St Theodore's Roman Catholic Church, Hampton is a Roman Catholic church on Station Road in Hampton in the London Borough of Richmond upon Thames.

==History==
In 1897 Michael Farmer, who had moved into St. Winifred's in Belgrade Road in 1888, built in Avenue Road a house that included a room which could be used as a Catholic chapel. His son Edmund, who was ordained priest in 1894, was given permission by Cardinal Vaughan to say Mass in the room at St. Winifred's on condition that anyone could attend. In 1918 the workshop was altered to provide more space for the growing number of Catholics in Hampton.
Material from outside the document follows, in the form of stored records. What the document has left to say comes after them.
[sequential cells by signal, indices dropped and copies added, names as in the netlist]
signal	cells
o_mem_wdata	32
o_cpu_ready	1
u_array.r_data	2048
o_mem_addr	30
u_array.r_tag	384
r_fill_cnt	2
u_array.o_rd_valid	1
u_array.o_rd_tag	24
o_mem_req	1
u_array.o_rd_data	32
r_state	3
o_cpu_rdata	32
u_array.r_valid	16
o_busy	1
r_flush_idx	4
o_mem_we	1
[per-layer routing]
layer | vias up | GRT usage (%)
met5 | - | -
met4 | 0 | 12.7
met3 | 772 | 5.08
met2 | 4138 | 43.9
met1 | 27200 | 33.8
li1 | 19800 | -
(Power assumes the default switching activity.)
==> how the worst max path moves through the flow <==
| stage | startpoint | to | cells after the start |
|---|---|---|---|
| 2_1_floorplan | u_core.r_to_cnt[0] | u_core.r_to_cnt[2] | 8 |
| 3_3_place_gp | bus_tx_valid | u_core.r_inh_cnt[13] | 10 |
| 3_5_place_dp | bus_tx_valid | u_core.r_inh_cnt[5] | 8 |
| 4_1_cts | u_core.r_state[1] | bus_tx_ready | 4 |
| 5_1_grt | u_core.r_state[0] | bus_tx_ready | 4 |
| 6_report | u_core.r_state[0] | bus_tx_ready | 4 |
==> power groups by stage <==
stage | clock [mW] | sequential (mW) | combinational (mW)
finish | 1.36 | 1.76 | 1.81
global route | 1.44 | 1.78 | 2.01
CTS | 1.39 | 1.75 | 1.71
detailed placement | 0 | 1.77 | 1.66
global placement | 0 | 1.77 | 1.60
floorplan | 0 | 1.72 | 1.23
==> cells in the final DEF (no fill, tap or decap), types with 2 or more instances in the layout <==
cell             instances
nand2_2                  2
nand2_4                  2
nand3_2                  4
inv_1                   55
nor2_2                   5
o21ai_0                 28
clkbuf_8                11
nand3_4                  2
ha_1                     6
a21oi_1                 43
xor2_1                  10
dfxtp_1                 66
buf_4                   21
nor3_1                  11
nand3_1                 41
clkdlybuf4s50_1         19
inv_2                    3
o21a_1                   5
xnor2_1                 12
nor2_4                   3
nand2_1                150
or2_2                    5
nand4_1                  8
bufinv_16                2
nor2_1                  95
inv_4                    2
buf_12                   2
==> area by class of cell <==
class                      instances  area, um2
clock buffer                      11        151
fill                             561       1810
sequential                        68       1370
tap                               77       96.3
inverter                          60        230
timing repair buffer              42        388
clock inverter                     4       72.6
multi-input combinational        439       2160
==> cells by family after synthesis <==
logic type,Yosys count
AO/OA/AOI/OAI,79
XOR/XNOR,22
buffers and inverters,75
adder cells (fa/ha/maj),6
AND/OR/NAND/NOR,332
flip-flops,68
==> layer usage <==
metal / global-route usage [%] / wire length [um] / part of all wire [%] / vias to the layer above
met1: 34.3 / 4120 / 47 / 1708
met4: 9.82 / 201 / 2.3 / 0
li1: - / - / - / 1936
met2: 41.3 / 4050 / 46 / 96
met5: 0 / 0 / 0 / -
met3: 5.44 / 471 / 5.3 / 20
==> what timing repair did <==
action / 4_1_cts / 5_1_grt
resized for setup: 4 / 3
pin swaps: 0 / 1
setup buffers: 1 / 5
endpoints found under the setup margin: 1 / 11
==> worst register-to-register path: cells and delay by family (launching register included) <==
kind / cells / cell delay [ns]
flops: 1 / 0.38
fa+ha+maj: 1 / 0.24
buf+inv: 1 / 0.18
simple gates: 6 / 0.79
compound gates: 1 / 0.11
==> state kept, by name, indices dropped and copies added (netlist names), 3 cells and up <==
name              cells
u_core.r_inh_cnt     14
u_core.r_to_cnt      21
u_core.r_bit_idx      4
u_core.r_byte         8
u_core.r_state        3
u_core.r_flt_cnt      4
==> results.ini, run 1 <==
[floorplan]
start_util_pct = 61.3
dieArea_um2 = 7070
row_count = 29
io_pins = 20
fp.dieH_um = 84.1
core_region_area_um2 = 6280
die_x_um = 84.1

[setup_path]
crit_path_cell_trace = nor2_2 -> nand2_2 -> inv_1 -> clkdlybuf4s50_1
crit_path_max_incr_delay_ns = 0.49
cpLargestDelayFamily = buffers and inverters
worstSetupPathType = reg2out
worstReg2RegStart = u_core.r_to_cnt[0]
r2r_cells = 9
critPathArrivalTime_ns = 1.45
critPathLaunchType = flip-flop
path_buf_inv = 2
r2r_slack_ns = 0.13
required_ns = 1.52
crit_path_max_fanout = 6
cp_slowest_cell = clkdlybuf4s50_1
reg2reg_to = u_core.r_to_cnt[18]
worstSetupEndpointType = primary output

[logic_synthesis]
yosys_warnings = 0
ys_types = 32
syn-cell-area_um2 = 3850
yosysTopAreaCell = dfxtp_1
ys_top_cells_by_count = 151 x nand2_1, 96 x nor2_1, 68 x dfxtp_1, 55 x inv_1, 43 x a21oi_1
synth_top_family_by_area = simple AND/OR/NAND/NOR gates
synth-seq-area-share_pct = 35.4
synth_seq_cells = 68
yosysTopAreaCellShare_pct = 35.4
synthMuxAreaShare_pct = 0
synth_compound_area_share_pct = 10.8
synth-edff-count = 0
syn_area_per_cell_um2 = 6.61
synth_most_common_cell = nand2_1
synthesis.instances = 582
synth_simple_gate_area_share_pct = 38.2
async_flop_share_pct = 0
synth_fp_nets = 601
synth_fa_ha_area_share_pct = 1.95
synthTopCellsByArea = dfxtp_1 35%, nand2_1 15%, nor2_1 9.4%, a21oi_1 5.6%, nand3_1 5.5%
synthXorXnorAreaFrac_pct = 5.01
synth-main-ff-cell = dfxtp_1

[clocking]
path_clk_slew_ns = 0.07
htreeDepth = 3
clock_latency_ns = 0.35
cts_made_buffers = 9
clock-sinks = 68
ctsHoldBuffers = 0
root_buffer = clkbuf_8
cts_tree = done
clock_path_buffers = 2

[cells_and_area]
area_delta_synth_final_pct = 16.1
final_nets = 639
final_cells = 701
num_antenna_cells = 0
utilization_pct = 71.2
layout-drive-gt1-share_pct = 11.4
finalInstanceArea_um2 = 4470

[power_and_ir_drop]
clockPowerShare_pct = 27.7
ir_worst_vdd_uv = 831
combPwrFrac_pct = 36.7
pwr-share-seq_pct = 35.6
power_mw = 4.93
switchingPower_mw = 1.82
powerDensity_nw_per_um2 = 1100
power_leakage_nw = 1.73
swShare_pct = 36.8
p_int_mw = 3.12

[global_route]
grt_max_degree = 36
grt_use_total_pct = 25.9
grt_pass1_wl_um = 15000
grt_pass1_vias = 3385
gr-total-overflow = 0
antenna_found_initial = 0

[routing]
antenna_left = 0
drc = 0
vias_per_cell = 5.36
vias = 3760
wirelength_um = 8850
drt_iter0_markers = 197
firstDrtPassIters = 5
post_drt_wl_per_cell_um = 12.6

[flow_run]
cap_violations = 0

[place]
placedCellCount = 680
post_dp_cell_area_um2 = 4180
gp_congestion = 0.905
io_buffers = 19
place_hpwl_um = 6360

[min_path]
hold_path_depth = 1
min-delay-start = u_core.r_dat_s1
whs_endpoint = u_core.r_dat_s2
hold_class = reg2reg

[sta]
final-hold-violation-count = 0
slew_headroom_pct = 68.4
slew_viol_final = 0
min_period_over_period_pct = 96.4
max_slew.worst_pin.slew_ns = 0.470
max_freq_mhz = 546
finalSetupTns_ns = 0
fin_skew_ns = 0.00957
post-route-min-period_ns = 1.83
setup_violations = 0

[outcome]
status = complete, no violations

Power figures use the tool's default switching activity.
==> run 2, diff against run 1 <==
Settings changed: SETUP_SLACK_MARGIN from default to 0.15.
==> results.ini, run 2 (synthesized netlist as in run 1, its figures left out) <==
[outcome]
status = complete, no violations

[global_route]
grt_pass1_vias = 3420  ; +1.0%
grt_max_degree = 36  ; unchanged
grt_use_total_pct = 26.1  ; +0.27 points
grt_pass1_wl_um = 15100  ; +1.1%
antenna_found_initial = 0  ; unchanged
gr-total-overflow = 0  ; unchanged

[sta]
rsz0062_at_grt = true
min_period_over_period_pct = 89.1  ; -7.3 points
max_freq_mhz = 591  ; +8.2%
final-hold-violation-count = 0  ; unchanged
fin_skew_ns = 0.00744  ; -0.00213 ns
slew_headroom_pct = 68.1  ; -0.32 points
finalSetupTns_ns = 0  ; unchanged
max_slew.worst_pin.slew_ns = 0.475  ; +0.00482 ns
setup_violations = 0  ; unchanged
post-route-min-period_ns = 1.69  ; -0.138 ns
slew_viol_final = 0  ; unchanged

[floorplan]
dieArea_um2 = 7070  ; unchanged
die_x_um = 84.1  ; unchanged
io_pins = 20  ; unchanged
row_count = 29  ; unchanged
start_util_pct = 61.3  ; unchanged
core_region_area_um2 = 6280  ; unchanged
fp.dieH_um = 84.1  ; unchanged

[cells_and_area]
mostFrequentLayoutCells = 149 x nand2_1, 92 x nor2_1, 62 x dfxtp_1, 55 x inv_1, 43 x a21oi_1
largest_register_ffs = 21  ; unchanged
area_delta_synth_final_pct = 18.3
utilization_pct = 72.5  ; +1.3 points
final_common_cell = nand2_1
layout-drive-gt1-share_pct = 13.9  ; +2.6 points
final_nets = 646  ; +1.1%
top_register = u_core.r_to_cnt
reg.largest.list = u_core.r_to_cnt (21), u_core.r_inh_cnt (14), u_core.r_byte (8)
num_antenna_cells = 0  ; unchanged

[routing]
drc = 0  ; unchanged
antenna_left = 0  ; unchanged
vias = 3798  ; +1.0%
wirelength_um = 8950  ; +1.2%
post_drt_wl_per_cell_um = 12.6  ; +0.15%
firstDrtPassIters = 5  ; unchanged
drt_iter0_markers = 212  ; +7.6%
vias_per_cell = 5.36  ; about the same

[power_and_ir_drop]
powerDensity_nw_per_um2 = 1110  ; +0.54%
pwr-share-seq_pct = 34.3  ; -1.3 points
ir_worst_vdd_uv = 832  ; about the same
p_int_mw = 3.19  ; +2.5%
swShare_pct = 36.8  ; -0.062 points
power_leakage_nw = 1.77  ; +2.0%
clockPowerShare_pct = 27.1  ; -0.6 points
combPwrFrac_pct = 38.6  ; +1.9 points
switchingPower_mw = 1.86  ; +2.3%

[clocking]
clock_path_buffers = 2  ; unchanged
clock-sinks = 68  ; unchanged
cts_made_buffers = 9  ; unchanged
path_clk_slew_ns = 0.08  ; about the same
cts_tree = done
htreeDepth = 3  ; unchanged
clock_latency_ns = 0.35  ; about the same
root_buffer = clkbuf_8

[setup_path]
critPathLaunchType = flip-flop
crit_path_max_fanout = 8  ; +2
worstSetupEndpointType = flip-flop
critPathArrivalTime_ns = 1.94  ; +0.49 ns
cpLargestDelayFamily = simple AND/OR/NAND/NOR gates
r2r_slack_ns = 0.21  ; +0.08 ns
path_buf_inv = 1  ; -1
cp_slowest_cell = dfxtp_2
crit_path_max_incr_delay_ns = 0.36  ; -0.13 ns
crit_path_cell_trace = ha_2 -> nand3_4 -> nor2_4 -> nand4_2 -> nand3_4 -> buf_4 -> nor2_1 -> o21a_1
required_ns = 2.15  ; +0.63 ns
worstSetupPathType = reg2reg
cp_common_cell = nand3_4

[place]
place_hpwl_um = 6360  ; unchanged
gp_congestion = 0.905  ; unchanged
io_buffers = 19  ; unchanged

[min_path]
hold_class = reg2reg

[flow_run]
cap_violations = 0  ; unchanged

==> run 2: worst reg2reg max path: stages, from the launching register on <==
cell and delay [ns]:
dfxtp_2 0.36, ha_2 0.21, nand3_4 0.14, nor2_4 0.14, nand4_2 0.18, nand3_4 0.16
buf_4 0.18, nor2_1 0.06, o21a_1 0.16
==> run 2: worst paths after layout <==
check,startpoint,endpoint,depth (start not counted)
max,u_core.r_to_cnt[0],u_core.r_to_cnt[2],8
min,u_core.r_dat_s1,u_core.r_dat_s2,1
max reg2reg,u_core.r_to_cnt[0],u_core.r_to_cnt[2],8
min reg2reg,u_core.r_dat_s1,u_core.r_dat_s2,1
[src/flat_wrapper.sv]
// flat-port wrapper written by rule: the top's interface ports become plain ports
module tt_um_jkj_cda_diff_flat import jkj_cda_pkg::*;
  (clk, rst, bus_ena, bus_sum_in, bus_opa_in, bus_load, bus_ack, bus_diff_out, bus_valid, bus_busy, bus_wrap);
  tt_um_jkj_cda_diff_if bus_i ();
  input  logic clk;
  input  logic rst;
  input wire logic [$bits(bus_i.ena)-1:0] bus_ena;
  input wire logic [$bits(bus_i.sum_in)-1:0] bus_sum_in;
  input wire logic [$bits(bus_i.opa_in)-1:0] bus_opa_in;
  input wire logic [$bits(bus_i.load)-1:0] bus_load;
  input wire logic [$bits(bus_i.ack)-1:0] bus_ack;
  output wire logic [$bits(bus_i.diff_out)-1:0] bus_diff_out;
  output wire logic [$bits(bus_i.valid)-1:0] bus_valid;
  output wire logic [$bits(bus_i.busy)-1:0] bus_busy;
  output wire logic [$bits(bus_i.wrap)-1:0] bus_wrap;
  assign bus_i.ena = bus_ena;
  assign bus_i.sum_in = bus_sum_in;
  assign bus_i.opa_in = bus_opa_in;
  assign bus_i.load = bus_load;
  assign bus_i.ack = bus_ack;
  assign bus_diff_out = bus_i.diff_out;
  assign bus_valid = bus_i.valid;
  assign bus_busy = bus_i.busy;
  assign bus_wrap = bus_i.wrap;
  tt_um_jkj_cda_diff u_core (.clk(clk), .rst(rst), .bus(bus_i));
endmodule
[config.mk]
export PLATFORM = sky130hd
export DESIGN_NAME = tt_um_jkj_cda_diff_flat
export DESIGN_NICKNAME = d
export VERILOG_FILES = /design/src/rtl/jkj_cda_pkg.sv /design/src/rtl/tt_um_jkj_cda_diff_if.sv /design/src/rtl/tt_um_jkj_cda_diff_fsub_bit.sv /design/src/rtl/tt_um_jkj_cda_diff.sv /design/src/flat_wrapper.sv
export SDC_FILE = /design/constraint.sdc
export NUM_CORES = 1
export LEC_CHECK = 0
export CORE_MARGIN = 4
export CORE_UTILIZATION = 65
export CTS_CLUSTER_SIZE = 20
export DETAILED_ROUTE_END_ITERATION = 16
export DONT_BUFFER_PORTS = 1
export PLACE_DENSITY = 0.87
export SETUP_SLACK_MARGIN = 0.3
export SLEW_MARGIN = 25
export SYNTH_ARGS = -nofsm -noshare
export SYNTH_HDL_FRONTEND = slang
export SYNTH_SLANG_ARGS = --single-unit
export TNS_END_PERCENT = 1
[constraint.sdc]
create_clock -name clk -period 2.9 [get_ports clk]
set_input_delay 0.725 -clock clk [delete_from_list [all_inputs] [get_ports clk]]
set_output_delay 0.725 -clock clk [all_outputs]
set_load 0.01 [all_outputs]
In 1923 the diocese bought Walnut Tree Cottage in Station Road. Father Harold Burton, who was the first priest to live at the cottage, set up a chapel there to say a daily Mass while the Sunday Mass continued in Avenue Road. In 1927 a wood and asbestos building was erected on concrete foundations at the Station Road site. Although regarded as temporary, it remained in use as the parish church for nearly 60 years.

A new church dedicated to Saint Theodore of Canterbury was completed in November 1986. It was officially opened and consecrated on 22 March 1987 by the Archbishop of Westminster, Cardinal Basil Hume.

==Architecture==
The church was designed by Austin Winkley.
The stained glass windows are by Patrick Reyntiens. The wood sculptures are by David John.

==Services==
Mass is held on Saturday evenings, Sunday mornings and (except during August) on Sunday evenings. Weekday masses are also held on Monday, Thursday and Friday mornings and Wednesday evenings.